An aerial view shows oil that seeped from a well operated by Chevron in the Frade Field, which is located off the coast of Rio de Janeiro.
An aerial view shows oil that seeped from a well operated by Chevron in the Frade field off the Atlantic coast of Brazil's Rio de Janeiro state on Nov. 18, 2011. REUTERS

Brazil is seeking $22 billion in environmental reparations from Chevron Corp. (NYSE: CVX) and Transocean Ltd. (NYSE: RIG) for a collection of oil spills equaling less than 1 percent of BP PLC's Gulf of Mexico disaster in 2010.

The companies face a second civil lawsuit that doubles the amount they may have to pay for two oil leaks into the Atlantic Ocean off Brazil's coast.

Chevron, the second-biggest U.S. oil producer, and drilling-rig operator Transocean are already facing an $11 billion suit over the spill of 2,400 to 3,000 barrels of oil offshore of Rio de Janeiro state last November. Now, Brazilian prosecutor Eduardo Santos de Oliveira is seeking an additional $11 billion for a much smaller leak discovered at Chevron's Frade project on March 4.

The oil spill at the Frade field hasn't been contained, Oliveira was quoted by Bloomberg News as saying. The damages to the environment and to Brazil's natural resources are incalculable at this point.

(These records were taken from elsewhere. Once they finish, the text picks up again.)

<file path="src/rtl/bridge_route_map.svh">
// Offsets, field positions and reset values for the secondary bridge routing block.
// Assumes byte addressing on a 32-bit Avalon-MM slave; one register per aligned word.
`ifndef BRIDGE_ROUTE_MAP_SVH
`define BRIDGE_ROUTE_MAP_SVH
`define OFS_BRIDGE_CONTROL 8'h3c
`define OFS_BRIDGE_ERROR_COMMAND 8'h40
`define OFS_EVENT_STATUS 8'h44
`define OFS_EVENT_MASK 8'h48
`define OFS_COMMAND 8'h4c
`define BCTL_PARITY_REPORT 0
`define BCTL_ISA_ALIAS 2
`define BCTL_VGA_ROUTE 3
`define BCTL_MONO_PRESENT 4
`define BCTL_MASTER_ABORT_MODE 5
`define BCTL_WMASK 8'h3d
`define ERRCMD_WMASK 8'h01
`define CMD_SYSERR_ENABLE 8
`define CMD_WMASK 16'h0100
`define EVT_PARITY 0
`define EVT_TABORT 1
`define EVT_OTHER 2
`define EVT_ALIAS 3
`define EVT_WIDTH 4
`define RESET_BYTE 8'h00
`endif

</file>
<file path="src/rtl/bridge_route_pkg.sv">
// Types for the secondary bridge routing block.
// Assumes nothing of its surroundings.
package bridge_route_pkg;
  typedef enum logic [1:0] {
    DEST_HUB = 2'b01,
    DEST_SECONDARY = 2'b10
  } dest_t;
  typedef enum logic [1:0] {
    BUS_IDLE = 2'b01,
    BUS_ANSWER = 2'b10
  } bus_state_t;
endpackage : bridge_route_pkg

</file>
<file path="src/rtl/secondary_bridge_route_error_ctl.sv">
// Secondary bridge: CPU I/O and legacy routing, and error-to-message control.
// Assumes the I/O window and the error events come from logic on SYS_CLK; pins are
// synchronised elsewhere. Registers are reached over Avalon-MM with waitrequest.
`timescale 1ns/1ps
`default_nettype none
`include "bridge_route_map.svh"

module secondary_bridge_route_error_ctl (
  input wire logic SYS_CLK, // 250 MHz core clock
  input wire logic RESET, // Synchronous, active high
  input wire logic [7:0] AVS_ADDRESS, // Byte address
  input wire logic AVS_READ, // Read request
  input wire logic AVS_WRITE, // Write request
  input wire logic [31:0] AVS_WRITEDATA, // Write data
  input wire logic [3:0] AVS_BYTEENABLE, // Byte lanes
  output logic [31:0] AVS_READDATA, // Read data
  output logic AVS_WAITREQUEST, // Stall
  input wire logic IO_REQ, // CPU I/O cycle to route
  input wire logic [15:0] IO_ADDR, // CPU I/O address
  input wire logic IO_IN_WINDOW, // Address within window base-limit
  input wire logic MEM_REQ, // CPU memory cycle to route
  input wire logic [31:0] MEM_ADDR, // CPU memory address
  input wire logic MEM_IN_WINDOW, // Address within memory windows
  output logic ROUTE_VALID, // Routing decision pulse
  output logic ROUTE_TO_SECONDARY, // Decision: secondary bus
  output logic ROUTE_TO_HUB, // Decision: hub link
  input wire logic SEC_PARITY_ERR, // Address or data parity error seen
  input wire logic SEC_TARGET_ABORT, // Target abort received
  input wire logic OTHER_ERR, // Other error condition needing a message
  output logic SYSERR_MSG, // Hub-link system-error message pulse
  output logic SEC_PARITY_ERR_PIN_O, // Parity-error pin output
  output logic SEC_PARITY_ERR_PIN_OE, // Parity-error pin enable
  output logic IRQ // Level interrupt
);
  logic [7:0] bctl_reg;
  logic [7:0] errcmd_reg;
  logic [15:0] cmd_reg;
  logic [`EVT_WIDTH-1:0] status_reg;
  logic [`EVT_WIDTH-1:0] mask_reg;
  logic [31:0] rdata_next;
  logic [`EVT_WIDTH-1:0] events;
  logic hit_vga_io;
  logic hit_mda_only;
  logic hit_mda;
  logic hit_vga_mem;
  logic alias_high;
  logic go_secondary;
  logic msg_next;
  logic wr_take;
  logic rd_take;
  bridge_route_pkg::bus_state_t bus_state;
  bridge_route_pkg::dest_t dest_next;

  function automatic logic [7:0] merge8(input logic [7:0] old, input logic [7:0] val,
                                        input logic en, input logic [7:0] wmask);
    merge8 = en ? ((old & ~wmask) | (val & wmask)) : old;
  endfunction : merge8

  // One wait cycle per access keeps read data registered
  assign AVS_WAITREQUEST = (AVS_READ | AVS_WRITE) && (bus_state == bridge_route_pkg::BUS_IDLE);
  assign wr_take = AVS_WRITE && !AVS_WAITREQUEST;
  assign rd_take = AVS_READ && !AVS_WAITREQUEST;

  always_ff @(posedge SYS_CLK) begin
    if (RESET) begin
      bus_state <= bridge_route_pkg::BUS_IDLE;
    end else begin
      case (bus_state)
        bridge_route_pkg::BUS_IDLE: begin
          if (AVS_READ || AVS_WRITE) begin
            bus_state <= bridge_route_pkg::BUS_ANSWER;
          end
        end
        bridge_route_pkg::BUS_ANSWER: begin
          bus_state <= bridge_route_pkg::BUS_IDLE;
        end
        default: begin
          bus_state <= bridge_route_pkg::BUS_IDLE;
        end
      endcase
    end
  end

  // Write masks keep reserved bits at zero
  always_ff @(posedge SYS_CLK) begin
    if (RESET) begin
      bctl_reg <= `RESET_BYTE;
      errcmd_reg <= `RESET_BYTE;
      cmd_reg <= 16'h0000;
      mask_reg <= '0;
    end else if (wr_take) begin
      if (AVS_ADDRESS == `OFS_BRIDGE_CONTROL) begin
        bctl_reg <= merge8(bctl_reg, AVS_WRITEDATA[7:0], AVS_BYTEENABLE[0], `BCTL_WMASK);
      end
      if (AVS_ADDRESS == `OFS_BRIDGE_ERROR_COMMAND) begin
        errcmd_reg <= merge8(errcmd_reg, AVS_WRITEDATA[7:0], AVS_BYTEENABLE[0],
                             `ERRCMD_WMASK);
      end
      if (AVS_ADDRESS == `OFS_COMMAND) begin
        cmd_reg[15:8] <= merge8(cmd_reg[15:8], AVS_WRITEDATA[15:8], AVS_BYTEENABLE[1],
                                8'(`CMD_WMASK >> 8));
      end
      if (AVS_ADDRESS == `OFS_EVENT_MASK && AVS_BYTEENABLE[0]) begin
        mask_reg <= AVS_WRITEDATA[`EVT_WIDTH-1:0];
      end
    end
  end

  always_comb begin
    rdata_next = 32'h0000_0000;
    case (AVS_ADDRESS)
      `OFS_BRIDGE_CONTROL: rdata_next = {24'h00_0000, bctl_reg};
      `OFS_BRIDGE_ERROR_COMMAND: rdata_next = {24'h00_0000, errcmd_reg};
      `OFS_EVENT_STATUS: rdata_next = {28'h000_0000, status_reg};
      `OFS_EVENT_MASK: rdata_next = {28'h000_0000, mask_reg};
      `OFS_COMMAND: rdata_next = {16'h0000, cmd_reg};
      default: rdata_next = 32'h0000_0000;
    endcase
  end

  always_ff @(posedge SYS_CLK) begin
    if (RESET) begin
      AVS_READDATA <= 32'h0000_0000;
    end else if (AVS_READ && bus_state == bridge_route_pkg::BUS_IDLE) begin
      AVS_READDATA <= rdata_next;
    end
  end

  // Legacy decode: A[15:10] ignored for I/O aliases
  assign hit_vga_io = (IO_ADDR[9:0] >= 10'h3b0 && IO_ADDR[9:0] <= 10'h3bb) ||
                      (IO_ADDR[9:0] >= 10'h3c0 && IO_ADDR[9:0] <= 10'h3df);
  assign hit_mda_only = (IO_ADDR[9:0] == 10'h3bf);
  assign hit_mda = (IO_ADDR[9:0] >= 10'h3b0 && IO_ADDR[9:0] <= 10'h3bf);
  assign hit_vga_mem = (MEM_ADDR >= 32'h000a_0000 && MEM_ADDR <= 32'h000b_ffff);
  assign alias_high = (IO_ADDR[9:8] != 2'b00);

  always_comb begin
    go_secondary = 1'b0;
    if (IO_REQ) begin
      if (bctl_reg[`BCTL_VGA_ROUTE] && hit_vga_io &&
          !(bctl_reg[`BCTL_MONO_PRESENT] && hit_mda)) begin
        go_secondary = 1'b1;
      end else if (bctl_reg[`BCTL_VGA_ROUTE] && (hit_mda || hit_mda_only)) begin
        go_secondary = 1'b0;
      end else if (IO_IN_WINDOW) begin
        go_secondary = !(bctl_reg[`BCTL_ISA_ALIAS] && alias_high);
      end
    end else if (MEM_REQ) begin
      go_secondary = (bctl_reg[`BCTL_VGA_ROUTE] && hit_vga_mem) || MEM_IN_WINDOW;
    end
    dest_next = go_secondary ? bridge_route_pkg::DEST_SECONDARY : bridge_route_pkg::DEST_HUB;
  end

  always_ff @(posedge SYS_CLK) begin
    if (RESET) begin
      ROUTE_VALID <= 1'b0;
      ROUTE_TO_SECONDARY <= 1'b0;
      ROUTE_TO_HUB <= 1'b0;
    end else begin
      ROUTE_VALID <= IO_REQ | MEM_REQ;
      ROUTE_TO_SECONDARY <= (IO_REQ | MEM_REQ) && dest_next == bridge_route_pkg::DEST_SECONDARY;
      ROUTE_TO_HUB <= (IO_REQ | MEM_REQ) && dest_next == bridge_route_pkg::DEST_HUB;
    end
  end

  always_comb begin
    events = '0;
    events[`EVT_PARITY] = SEC_PARITY_ERR;
    events[`EVT_TABORT] = SEC_TARGET_ABORT;
    events[`EVT_OTHER] = OTHER_ERR;
    events[`EVT_ALIAS] = IO_REQ && IO_IN_WINDOW && bctl_reg[`BCTL_ISA_ALIAS] && alias_high;
  end

  // Secondary message enable taken as the command enable bit
  assign msg_next = cmd_reg[`CMD_SYSERR_ENABLE] && (
                    (SEC_PARITY_ERR && bctl_reg[`BCTL_PARITY_REPORT]) ||
                    (SEC_TARGET_ABORT && errcmd_reg[0]) ||
                    OTHER_ERR);

  always_ff @(posedge SYS_CLK) begin
    if (RESET) begin
      SYSERR_MSG <= 1'b0;
    end else begin
      SYSERR_MSG <= msg_next;
    end
  end

  // Set wins over the read clear
  always_ff @(posedge SYS_CLK) begin
    if (RESET) begin
      status_reg <= '0;
    end else if (rd_take && AVS_ADDRESS == `OFS_EVENT_STATUS) begin
      // Clear only what the read returned, so an event in the wait cycle survives
      status_reg <= (status_reg & ~AVS_READDATA[`EVT_WIDTH-1:0]) | events;
    end else begin
      status_reg <= status_reg | events;
    end
  end

  assign IRQ = |(status_reg & mask_reg);
  assign SEC_PARITY_ERR_PIN_O = 1'b0;
  assign SEC_PARITY_ERR_PIN_OE = 1'b0;

  pty_off_a: assert property (@(posedge SYS_CLK) disable iff (RESET)
    (SEC_PARITY_ERR && !SEC_TARGET_ABORT && !OTHER_ERR && !bctl_reg[`BCTL_PARITY_REPORT])
    |=> !SYSERR_MSG) else $error("parity message while disabled");
  pty_on_a: assert property (@(posedge SYS_CLK) disable iff (RESET)
    (SEC_PARITY_ERR && bctl_reg[`BCTL_PARITY_REPORT] && cmd_reg[`CMD_SYSERR_ENABLE])
    |=> SYSERR_MSG) else $error("parity message missing");
  ta_on_a: assert property (@(posedge SYS_CLK) disable iff (RESET)
    (SEC_TARGET_ABORT && errcmd_reg[0] && cmd_reg[`CMD_SYSERR_ENABLE])
    |=> SYSERR_MSG) else $error("abort message missing");
  ta_off_a: assert property (@(posedge SYS_CLK) disable iff (RESET)
    (SEC_TARGET_ABORT && !SEC_PARITY_ERR && !OTHER_ERR && !errcmd_reg[0])
    |=> !SYSERR_MSG) else $error("abort message while disabled");
  other_err_a: assert property (@(posedge SYS_CLK) disable iff (RESET)
    (OTHER_ERR && cmd_reg[`CMD_SYSERR_ENABLE]) |=> SYSERR_MSG)
    else $error("other error not reported");
  global_gate_a: assert property (@(posedge SYS_CLK) disable iff (RESET)
    !cmd_reg[`CMD_SYSERR_ENABLE] |=> !SYSERR_MSG) else $error("message while gated");
  alias_block_a: assert property (@(posedge SYS_CLK) disable iff (RESET)
    (IO_REQ && IO_IN_WINDOW && bctl_reg[`BCTL_ISA_ALIAS] && alias_high && !hit_vga_io)
    |=> ROUTE_TO_HUB && !ROUTE_TO_SECONDARY) else $error("alias sent downstream");
  window_pass_a: assert property (@(posedge SYS_CLK) disable iff (RESET)
    (IO_REQ && IO_IN_WINDOW && !bctl_reg[`BCTL_ISA_ALIAS] && !bctl_reg[`BCTL_VGA_ROUTE])
    |=> ROUTE_TO_SECONDARY) else $error("window address not downstream");
  outside_win_a: assert property (@(posedge SYS_CLK) disable iff (RESET)
    (IO_REQ && !IO_IN_WINDOW && !bctl_reg[`BCTL_VGA_ROUTE]) |=> ROUTE_TO_HUB)
    else $error("outside window went downstream");
  mda_up_a: assert property (@(posedge SYS_CLK) disable iff (RESET)
    (IO_REQ && bctl_reg[`BCTL_VGA_ROUTE] && hit_mda_only) |=> ROUTE_TO_HUB)
    else $error("MDA-only not upstream");
  pin_quiet_a: assert property (@(posedge SYS_CLK) disable iff (RESET)
    !SEC_PARITY_ERR_PIN_OE) else $error("parity pin driven");
  rsvd_zero_a: assert property (@(posedge SYS_CLK) disable iff (RESET)
    (bctl_reg & ~`BCTL_WMASK) == 8'h00 && errcmd_reg[7:1] == 7'h00)
    else $error("reserved bits set");
  vga_io_c: cover property (@(posedge SYS_CLK) IO_REQ && hit_vga_io ##1 ROUTE_TO_SECONDARY);
  alias_c: cover property (@(posedge SYS_CLK) events[`EVT_ALIAS] ##1 ROUTE_TO_HUB);
  msg_c: cover property (@(posedge SYS_CLK) SEC_TARGET_ABORT ##1 SYSERR_MSG);
  irq_c: cover property (@(posedge SYS_CLK) IRQ ##[1:10] !IRQ);
  mda_c: cover property (@(posedge SYS_CLK)
    IO_REQ && bctl_reg[`BCTL_VGA_ROUTE] && hit_mda_only ##1 ROUTE_TO_HUB);

  // Routing outputs: one decision per request, always exactly one side
  route_valid_a: assert property (@(posedge SYS_CLK) disable iff (RESET)
    (IO_REQ || MEM_REQ)
    |=> ROUTE_VALID)
    else $error("routing decision missing");

  route_idle_a: assert property (@(posedge SYS_CLK) disable iff (RESET)
    !(IO_REQ || MEM_REQ)
    |=> !ROUTE_VALID && !ROUTE_TO_SECONDARY && !ROUTE_TO_HUB)
    else $error("routing pulse without request");

  route_onehot_a: assert property (@(posedge SYS_CLK) disable iff (RESET)
    ROUTE_VALID
    |-> (ROUTE_TO_SECONDARY ^ ROUTE_TO_HUB))
    else $error("routing not to exactly one side");

  // Legacy ranges
  vga_io_down_a: assert property (@(posedge SYS_CLK) disable iff (RESET)
    (IO_REQ && bctl_reg[`BCTL_VGA_ROUTE] && !bctl_reg[`BCTL_MONO_PRESENT] && hit_vga_io)
    |=> ROUTE_TO_SECONDARY)
    else $error("VGA I/O not downstream");

  vga_mono_down_a: assert property (@(posedge SYS_CLK) disable iff (RESET)
    (IO_REQ && bctl_reg[`BCTL_VGA_ROUTE] && hit_vga_io && !hit_mda)
    |=> ROUTE_TO_SECONDARY)
    else $error("VGA I/O not downstream with mono");

  mono_mda_up_a: assert property (@(posedge SYS_CLK) disable iff (RESET)
    (IO_REQ && bctl_reg[`BCTL_VGA_ROUTE] && bctl_reg[`BCTL_MONO_PRESENT] && hit_mda)
    |=> ROUTE_TO_HUB)
    else $error("MDA reference not upstream");

  mem_up_a: assert property (@(posedge SYS_CLK) disable iff (RESET)
    (MEM_REQ && !IO_REQ && !bctl_reg[`BCTL_VGA_ROUTE] && !MEM_IN_WINDOW)
    |=> ROUTE_TO_HUB)
    else $error("memory reference not upstream");

  vga_mem_down_a: assert property (@(posedge SYS_CLK) disable iff (RESET)
    (MEM_REQ && !IO_REQ && bctl_reg[`BCTL_VGA_ROUTE] && hit_vga_mem)
    |=> ROUTE_TO_SECONDARY)
    else $error("VGA memory not downstream");

  // Event status and messages
  alias_event_a: assert property (@(posedge SYS_CLK) disable iff (RESET)
    (IO_REQ && IO_IN_WINDOW && bctl_reg[`BCTL_ISA_ALIAS] && alias_high)
    |=> status_reg[`EVT_ALIAS])
    else $error("diverted cycle not recorded");

  status_sticky_a: assert property (@(posedge SYS_CLK) disable iff (RESET)
    !(rd_take && AVS_ADDRESS == `OFS_EVENT_STATUS)
    |=> (status_reg & $past(status_reg)) == $past(status_reg))
    else $error("status bit lost without read");

  event_sets_a: assert property (@(posedge SYS_CLK) disable iff (RESET)
    (|events)
    |=> (status_reg & $past(events)) == $past(events))
    else $error("event not recorded");

  msg_quiet_a: assert property (@(posedge SYS_CLK) disable iff (RESET)
    !(SEC_PARITY_ERR || SEC_TARGET_ABORT || OTHER_ERR)
    |=> !SYSERR_MSG)
    else $error("message without event");

  pin_low_a: assert property (@(posedge SYS_CLK) disable iff (RESET)
    !SEC_PARITY_ERR_PIN_O)
    else $error("parity pin value raised");

  // Register bus: one wait cycle, data held until the next read
  wait_release_a: assert property (@(posedge SYS_CLK) disable iff (RESET)
    ((AVS_READ || AVS_WRITE) && AVS_WAITREQUEST)
    |=> !AVS_WAITREQUEST)
    else $error("second wait cycle");

  readdata_hold_a: assert property (@(posedge SYS_CLK) disable iff (RESET)
    !(AVS_READ && bus_state == bridge_route_pkg::BUS_IDLE)
    |=> $stable(AVS_READDATA))
    else $error("read data changed without read");

  bctl_rsvd_rd_a: assert property (@(posedge SYS_CLK) disable iff (RESET)
    (rd_take && AVS_ADDRESS == `OFS_BRIDGE_CONTROL)
    |-> AVS_READDATA[31:6] == 26'h0 && !AVS_READDATA[1])
    else $error("reserved control bits read set");

  unmapped_zero_a: assert property (@(posedge SYS_CLK) disable iff (RESET)
    (rd_take && AVS_ADDRESS != `OFS_BRIDGE_CONTROL && AVS_ADDRESS != `OFS_BRIDGE_ERROR_COMMAND
     && AVS_ADDRESS != `OFS_EVENT_STATUS && AVS_ADDRESS != `OFS_EVENT_MASK
     && AVS_ADDRESS != `OFS_COMMAND)
    |-> AVS_READDATA == 32'h0000_0000)
    else $error("unmapped read not zero");

  errcmd_write_a: assert property (@(posedge SYS_CLK) disable iff (RESET)
    (wr_take && AVS_ADDRESS == `OFS_BRIDGE_ERROR_COMMAND && AVS_BYTEENABLE[0])
    |=> errcmd_reg[0] == $past(AVS_WRITEDATA[0]))
    else $error("abort report bit not written");

  bctl_write_a: assert property (@(posedge SYS_CLK) disable iff (RESET)
    (wr_take && AVS_ADDRESS == `OFS_BRIDGE_CONTROL && AVS_BYTEENABLE[0])
    |=> bctl_reg[`BCTL_ISA_ALIAS] == $past(AVS_WRITEDATA[2]))
    else $error("alias filter bit not written");

  cmd_write_a: assert property (@(posedge SYS_CLK) disable iff (RESET)
    (wr_take && AVS_ADDRESS == `OFS_COMMAND && AVS_BYTEENABLE[1])
    |=> cmd_reg[`CMD_SYSERR_ENABLE] == $past(AVS_WRITEDATA[8]))
    else $error("global enable not written");

  mask_write_a: assert property (@(posedge SYS_CLK) disable iff (RESET)
    (wr_take && AVS_ADDRESS == `OFS_EVENT_MASK && AVS_BYTEENABLE[0])
    |=> mask_reg == $past(AVS_WRITEDATA[3:0]))
    else $error("mask not written");
endmodule : secondary_bridge_route_error_ctl
`default_nettype wire

</file>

In November, a spike in pressure at one of Chevron's wells caused a fissure in the seabed, allowing oil to leak from the cracks.

A month ago, a new oil seep in the same vicinity as the first was reported by Chevron to Brazilian authorities. The San Ramon, Calif., company estimates just one barrel of oil escaped from the ocean floor and an additional two more barrels of oil have been captured underwater.

Chevron said the oil that leaked in March isn't from the same source that leaked last year.

The filing of the second lawsuit is another in a series of outrageous actions brought by the same district attorney who previously filed both a criminal and civil case, all of which are without merit, Chevron spokesman Kurt Glaubitz said. He called the amount of damages requested arbitrary and said it has no legal and factual basis.

The company is increasingly embattled in Brazil as its chief of operations in the country and several other employees face criminal charges for their role in the November oil spill.

Transocean's chief of operations in Brazil has been barred from leaving the country. In all, 17 employees from Transocean and Chevron face charges. Each has to post $550,000 bail, and each company will have to set aside $5.4 million to pay for future fines.

The employees could face as much as 31 years in prison. Brazilian prosecutors are seeking to prevent Chevron from transfering profits from Brazil back to the United States and are attempting to halt operations at the Frade oil field, Bloomberg News reported.

Prosecutors said Tuesday they will announce soon which court will hear the criminal charges against the company.

Brazil's state-controlled oil and gas producer, Petroleo Brasileiro SA (NYSE: PBR), or Petrobras, holds a minority stake in Chevron's project and therefore could be liable for 30 percent of the damages sought from the initial lawsuit following the November spill.

Brazil is experiencing an offshore energy bonanza, and is estimated by the U.S. Geological Survey to hold as much as 36 billion barrels of oil locked in the Santos Basin, where Chevron is drilling. The legal standoff has led to fears that Brazil could cool the industry's willingness to help develop the country's resources.

Shares of Chevron closed down $1.54 to $105.60 on Wednesday while Switzerland-based Transocean lost 3.3 percent, closing at $52.18.